I think blaming Netflix here is probably incorrect. I'd be willing to wager that the 16:9 crops are the files that they're receiving from the content producers themselves. Which, I'd assume, are more or less the same digital files as are found on the hard-copy DVD of the film in question.
I reviewed DVDs for a website for several years, and I can tell you that virtually every disc with a "widescreen" presentation is a 16:9 crop, even if the source material was in the true Cinemascope-based widescreen 2.4:1 format on film. Even better, 1.85:1 format films are also usually cropped down to 16:9 (although the difference is much, much less obvious there). Sometimes this is disclosed (e.g. the disc will specifically say that it's a 16:9 or 1.85:1 instead of the 2.4:1), but often the disc will just say "widescreen presentation" and leave it at that.
Usually, if you want a full 2.35:1 format, you need to (a) hope the director/producer has enough pull with the distribution studio to make sure that the proper framing is used, (b) hope that the full widescreen format will be expected and/or a selling point (e.g. with LAWRENCE OF ARABIA), or (c) hope Criterion puts it out.

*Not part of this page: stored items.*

`config.mk`:
```
export PLATFORM = sky130hd
export DESIGN_NAME = alu_nibble_seq
export DESIGN_NICKNAME = d
export VERILOG_FILES = /design/src/rtl/alu_nibble_seq_pkg.sv /design/src/rtl/alu_nibble_seq_alu_nibble.sv /design/src/rtl/alu_nibble_seq.sv
export SDC_FILE = /design/constraint.sdc
export NUM_CORES = 1
export LEC_CHECK = 0
export CAP_MARGIN = 20
export CORE_ASPECT_RATIO = 1.5
export CORE_UTILIZATION = 46
export DETAILED_ROUTE_END_ITERATION = 10
export DONT_BUFFER_PORTS = 1
export PLACE_DENSITY = 0.64
export SYNTH_ARGS = -nofsm -noshare
export SYNTH_HDL_FRONTEND = slang
export SYNTH_SLANG_ARGS = --single-unit
```
`constraint.sdc`:
```
create_clock -name clk -period 5 [get_ports clk]
set_input_delay 1.5 -clock clk [delete_from_list [all_inputs] [get_ports clk]]
set_output_delay 1.5 -clock clk [all_outputs]
set_load 0.01 [all_outputs]
```
### config.mk
export PLATFORM = sky130hd
export DESIGN_NAME = multi_mode_ff_bank
export DESIGN_NICKNAME = d
export VERILOG_FILES = /design/src/rtl/multi_mode_ff_bank.sv
export SDC_FILE = /design/constraint.sdc
export NUM_CORES = 1
export LEC_CHECK = 0
export ABC_AREA = 1
export CORE_AREA = 2 2 62 52
export DETAILED_ROUTE_END_ITERATION = 10
export DIE_AREA = 0 0 64 54
export PLACE_DENSITY = 0.88
export SLEW_MARGIN = 30
export SYNTH_ARGS = -nofsm -noshare
export SYNTH_HDL_FRONTEND = slang
export SYNTH_SLANG_ARGS = --single-unit
### constraint.sdc
create_clock -name clk -period 1.9 [get_ports clk]
set_input_delay 0.38 -clock clk [delete_from_list [all_inputs] [get_ports clk]]
set_output_delay 0.38 -clock clk [all_outputs]
set_load 0.02 [all_outputs]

It's certainly possible that Netflix is re-cropping films down to save space on their servers or something... but downcropping isn't exactly a simple process. It basically requires re-editing the film, or else it's blatently obvious (if you just recropped MAIN ON THE MOON using the same frame center, that shot used in the example in the article would be focused on empty space with two half-humans at the extreme edges of the shot, for example). You need to move the crop — and this has to be done manually, by an editor — to make sure the image doesn't look ridiculous. And I ask myself — how much could Netflix really be benefitting from these recrops to justify the labor required to make them?
I don't think they benefit materially at all. Which is why I think these are just the files they're getting from Warner, Universal, et al., and we should probably blame them for the disingenuous cropping, not Netflix.
They also blurred out Denis Levant's junk in Holy Motors.